▸ **WORK TO BE COMPLETED**:
From the entries below, pull out each line where "SHLD" appears.

(Source records)
□ □ □ □ □
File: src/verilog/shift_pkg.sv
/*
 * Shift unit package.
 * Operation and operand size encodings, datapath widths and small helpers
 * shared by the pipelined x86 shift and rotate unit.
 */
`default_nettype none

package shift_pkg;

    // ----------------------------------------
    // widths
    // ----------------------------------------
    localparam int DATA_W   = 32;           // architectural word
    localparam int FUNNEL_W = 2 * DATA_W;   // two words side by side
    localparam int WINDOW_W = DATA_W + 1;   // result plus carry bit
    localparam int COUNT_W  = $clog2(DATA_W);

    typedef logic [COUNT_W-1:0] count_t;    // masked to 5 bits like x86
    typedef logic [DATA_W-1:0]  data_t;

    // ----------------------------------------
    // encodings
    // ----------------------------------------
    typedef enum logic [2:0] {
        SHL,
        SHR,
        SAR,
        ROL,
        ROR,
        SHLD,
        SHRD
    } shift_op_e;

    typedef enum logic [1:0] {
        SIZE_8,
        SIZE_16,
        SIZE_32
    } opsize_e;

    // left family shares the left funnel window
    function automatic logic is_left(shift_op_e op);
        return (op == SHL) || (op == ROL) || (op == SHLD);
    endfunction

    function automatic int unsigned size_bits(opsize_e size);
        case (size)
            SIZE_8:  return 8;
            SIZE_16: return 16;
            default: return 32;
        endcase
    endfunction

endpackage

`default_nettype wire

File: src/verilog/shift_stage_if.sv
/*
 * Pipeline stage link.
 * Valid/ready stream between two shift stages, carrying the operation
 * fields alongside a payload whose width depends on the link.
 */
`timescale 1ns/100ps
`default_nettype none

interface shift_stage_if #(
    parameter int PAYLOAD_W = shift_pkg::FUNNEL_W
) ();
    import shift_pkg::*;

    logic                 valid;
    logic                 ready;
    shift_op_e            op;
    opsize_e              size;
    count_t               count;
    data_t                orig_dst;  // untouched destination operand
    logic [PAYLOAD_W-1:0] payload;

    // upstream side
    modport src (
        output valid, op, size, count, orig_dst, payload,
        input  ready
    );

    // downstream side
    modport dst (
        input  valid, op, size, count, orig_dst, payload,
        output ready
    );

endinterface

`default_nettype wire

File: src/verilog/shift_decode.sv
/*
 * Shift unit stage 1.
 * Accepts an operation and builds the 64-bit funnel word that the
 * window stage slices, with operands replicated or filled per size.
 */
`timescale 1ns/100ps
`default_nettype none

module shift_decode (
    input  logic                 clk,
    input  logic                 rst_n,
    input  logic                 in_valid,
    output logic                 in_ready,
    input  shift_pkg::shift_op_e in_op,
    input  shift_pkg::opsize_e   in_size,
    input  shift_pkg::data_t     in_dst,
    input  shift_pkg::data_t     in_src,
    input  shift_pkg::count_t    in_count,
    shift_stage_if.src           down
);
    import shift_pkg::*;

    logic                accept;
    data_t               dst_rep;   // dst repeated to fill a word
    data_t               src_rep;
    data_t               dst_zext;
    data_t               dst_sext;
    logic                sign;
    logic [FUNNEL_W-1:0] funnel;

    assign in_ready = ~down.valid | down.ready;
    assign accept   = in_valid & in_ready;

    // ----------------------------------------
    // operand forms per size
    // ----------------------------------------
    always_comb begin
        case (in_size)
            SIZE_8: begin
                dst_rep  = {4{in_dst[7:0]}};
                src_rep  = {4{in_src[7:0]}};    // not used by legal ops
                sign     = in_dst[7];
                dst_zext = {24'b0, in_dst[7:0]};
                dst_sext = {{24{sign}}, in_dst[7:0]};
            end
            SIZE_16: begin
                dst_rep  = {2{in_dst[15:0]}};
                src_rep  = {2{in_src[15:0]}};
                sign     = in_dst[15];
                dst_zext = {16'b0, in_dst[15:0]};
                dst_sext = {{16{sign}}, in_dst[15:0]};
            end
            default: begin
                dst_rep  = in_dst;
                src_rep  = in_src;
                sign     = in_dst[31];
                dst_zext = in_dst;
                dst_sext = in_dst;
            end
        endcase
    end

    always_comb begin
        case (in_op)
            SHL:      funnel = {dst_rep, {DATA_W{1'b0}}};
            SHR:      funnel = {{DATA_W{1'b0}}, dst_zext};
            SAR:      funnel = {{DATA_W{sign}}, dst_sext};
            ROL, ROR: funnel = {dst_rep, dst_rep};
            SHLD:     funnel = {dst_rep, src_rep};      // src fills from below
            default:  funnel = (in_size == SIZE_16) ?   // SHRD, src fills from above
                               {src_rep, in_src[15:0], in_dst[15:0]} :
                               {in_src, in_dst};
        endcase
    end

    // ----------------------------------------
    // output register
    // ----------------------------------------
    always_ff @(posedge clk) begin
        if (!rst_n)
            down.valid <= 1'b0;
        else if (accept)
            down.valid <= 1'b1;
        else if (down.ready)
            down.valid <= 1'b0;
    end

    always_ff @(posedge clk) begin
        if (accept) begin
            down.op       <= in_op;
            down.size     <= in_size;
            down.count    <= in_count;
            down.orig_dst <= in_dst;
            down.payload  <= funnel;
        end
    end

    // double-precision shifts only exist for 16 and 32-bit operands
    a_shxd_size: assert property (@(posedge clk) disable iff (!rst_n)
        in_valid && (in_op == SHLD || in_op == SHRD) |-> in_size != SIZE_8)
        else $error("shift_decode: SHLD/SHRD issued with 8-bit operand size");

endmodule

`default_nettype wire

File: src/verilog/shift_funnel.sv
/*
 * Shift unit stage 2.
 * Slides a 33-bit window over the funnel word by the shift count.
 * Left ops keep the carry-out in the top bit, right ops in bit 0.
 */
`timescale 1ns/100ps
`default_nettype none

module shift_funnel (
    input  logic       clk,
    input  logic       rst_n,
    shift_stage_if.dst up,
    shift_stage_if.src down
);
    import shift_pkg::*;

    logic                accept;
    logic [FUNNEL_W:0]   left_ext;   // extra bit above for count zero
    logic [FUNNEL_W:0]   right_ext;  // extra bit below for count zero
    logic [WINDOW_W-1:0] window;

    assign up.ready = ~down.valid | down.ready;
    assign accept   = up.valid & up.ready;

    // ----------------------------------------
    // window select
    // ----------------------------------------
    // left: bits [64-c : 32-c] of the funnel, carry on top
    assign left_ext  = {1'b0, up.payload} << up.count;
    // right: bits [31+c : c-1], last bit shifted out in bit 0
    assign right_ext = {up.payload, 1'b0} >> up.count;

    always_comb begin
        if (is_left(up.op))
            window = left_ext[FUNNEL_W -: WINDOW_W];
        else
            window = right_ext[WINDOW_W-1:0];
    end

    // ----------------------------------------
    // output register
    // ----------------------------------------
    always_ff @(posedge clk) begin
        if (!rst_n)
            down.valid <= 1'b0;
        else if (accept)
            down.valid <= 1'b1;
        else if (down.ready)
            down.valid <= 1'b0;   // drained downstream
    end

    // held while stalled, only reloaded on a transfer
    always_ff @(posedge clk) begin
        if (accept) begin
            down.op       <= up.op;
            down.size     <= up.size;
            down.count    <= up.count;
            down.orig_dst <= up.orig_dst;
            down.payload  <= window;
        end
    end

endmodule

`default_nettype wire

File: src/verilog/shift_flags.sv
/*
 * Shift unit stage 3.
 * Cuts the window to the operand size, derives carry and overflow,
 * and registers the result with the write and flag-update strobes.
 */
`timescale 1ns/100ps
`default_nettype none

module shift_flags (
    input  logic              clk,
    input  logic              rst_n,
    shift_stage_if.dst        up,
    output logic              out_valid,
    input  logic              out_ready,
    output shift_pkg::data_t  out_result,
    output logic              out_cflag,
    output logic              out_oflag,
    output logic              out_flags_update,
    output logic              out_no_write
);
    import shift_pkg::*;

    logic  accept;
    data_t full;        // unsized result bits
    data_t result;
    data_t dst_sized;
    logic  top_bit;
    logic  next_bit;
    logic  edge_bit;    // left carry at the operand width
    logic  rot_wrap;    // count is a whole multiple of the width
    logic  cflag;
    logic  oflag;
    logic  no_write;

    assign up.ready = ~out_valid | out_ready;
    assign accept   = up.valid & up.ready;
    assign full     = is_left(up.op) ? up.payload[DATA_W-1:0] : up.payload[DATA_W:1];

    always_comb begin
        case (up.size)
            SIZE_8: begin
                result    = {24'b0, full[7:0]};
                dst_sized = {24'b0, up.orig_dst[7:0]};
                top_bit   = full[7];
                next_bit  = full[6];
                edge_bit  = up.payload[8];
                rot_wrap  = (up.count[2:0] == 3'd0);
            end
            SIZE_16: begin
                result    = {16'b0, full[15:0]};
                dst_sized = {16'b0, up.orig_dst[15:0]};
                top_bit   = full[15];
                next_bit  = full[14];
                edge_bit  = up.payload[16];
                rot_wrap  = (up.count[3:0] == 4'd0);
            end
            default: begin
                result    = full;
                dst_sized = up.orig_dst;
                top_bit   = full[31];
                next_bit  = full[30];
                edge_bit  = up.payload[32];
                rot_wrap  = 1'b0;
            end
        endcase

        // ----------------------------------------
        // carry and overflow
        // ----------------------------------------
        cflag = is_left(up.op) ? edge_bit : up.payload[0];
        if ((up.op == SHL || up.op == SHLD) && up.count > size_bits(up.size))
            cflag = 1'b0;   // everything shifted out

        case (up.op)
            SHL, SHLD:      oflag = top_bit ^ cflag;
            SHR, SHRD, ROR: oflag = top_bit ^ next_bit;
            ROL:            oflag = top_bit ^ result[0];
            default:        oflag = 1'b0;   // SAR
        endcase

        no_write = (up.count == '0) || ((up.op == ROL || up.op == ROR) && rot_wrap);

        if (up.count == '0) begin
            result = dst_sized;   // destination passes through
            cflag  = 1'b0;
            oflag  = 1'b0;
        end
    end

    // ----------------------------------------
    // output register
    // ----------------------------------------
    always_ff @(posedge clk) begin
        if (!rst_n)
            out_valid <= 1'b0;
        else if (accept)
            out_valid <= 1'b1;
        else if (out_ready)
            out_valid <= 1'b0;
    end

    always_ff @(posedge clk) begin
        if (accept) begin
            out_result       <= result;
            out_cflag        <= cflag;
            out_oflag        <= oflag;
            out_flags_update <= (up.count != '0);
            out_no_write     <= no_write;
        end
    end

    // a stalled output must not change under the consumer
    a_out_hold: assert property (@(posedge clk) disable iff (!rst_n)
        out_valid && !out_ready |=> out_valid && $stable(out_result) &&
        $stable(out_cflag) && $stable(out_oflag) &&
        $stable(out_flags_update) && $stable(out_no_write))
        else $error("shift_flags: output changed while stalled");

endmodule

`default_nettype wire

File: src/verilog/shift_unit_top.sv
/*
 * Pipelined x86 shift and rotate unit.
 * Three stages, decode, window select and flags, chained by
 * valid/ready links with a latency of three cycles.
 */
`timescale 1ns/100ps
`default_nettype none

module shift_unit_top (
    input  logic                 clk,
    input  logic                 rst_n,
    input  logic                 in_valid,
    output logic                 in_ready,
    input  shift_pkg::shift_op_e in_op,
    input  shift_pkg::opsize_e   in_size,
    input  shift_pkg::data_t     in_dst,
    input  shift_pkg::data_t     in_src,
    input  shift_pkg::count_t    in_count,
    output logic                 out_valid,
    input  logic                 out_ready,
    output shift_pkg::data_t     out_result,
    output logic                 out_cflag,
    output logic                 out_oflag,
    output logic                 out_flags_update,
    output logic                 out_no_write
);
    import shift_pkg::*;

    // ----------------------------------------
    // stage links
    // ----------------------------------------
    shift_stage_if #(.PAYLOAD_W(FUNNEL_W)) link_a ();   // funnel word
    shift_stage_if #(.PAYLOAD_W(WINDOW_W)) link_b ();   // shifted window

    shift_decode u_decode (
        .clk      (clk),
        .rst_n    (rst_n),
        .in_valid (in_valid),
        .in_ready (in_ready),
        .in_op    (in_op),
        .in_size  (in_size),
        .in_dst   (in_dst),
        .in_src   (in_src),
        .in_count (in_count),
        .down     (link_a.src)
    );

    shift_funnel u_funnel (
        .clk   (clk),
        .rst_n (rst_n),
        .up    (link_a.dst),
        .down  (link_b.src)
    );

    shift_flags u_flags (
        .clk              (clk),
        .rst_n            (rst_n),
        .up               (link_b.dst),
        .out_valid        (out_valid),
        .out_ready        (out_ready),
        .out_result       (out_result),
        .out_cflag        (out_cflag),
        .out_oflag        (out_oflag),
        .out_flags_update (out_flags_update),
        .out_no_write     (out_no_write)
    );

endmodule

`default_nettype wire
□ □ □ □ □
▸ **RESPONSE AREA**:
        SHLD,
        return (op == SHL) || (op == ROL) || (op == SHLD);
            SHLD:     funnel = {dst_rep, src_rep};      // src fills from below
        in_valid && (in_op == SHLD || in_op == SHRD) |-> in_size != SIZE_8)
        else $error("shift_decode: SHLD/SHRD issued with 8-bit operand size");
        if ((up.op == SHL || up.op == SHLD) && up.count > size_bits(up.size))
            SHL, SHLD:      oflag = top_bit ^ cflag;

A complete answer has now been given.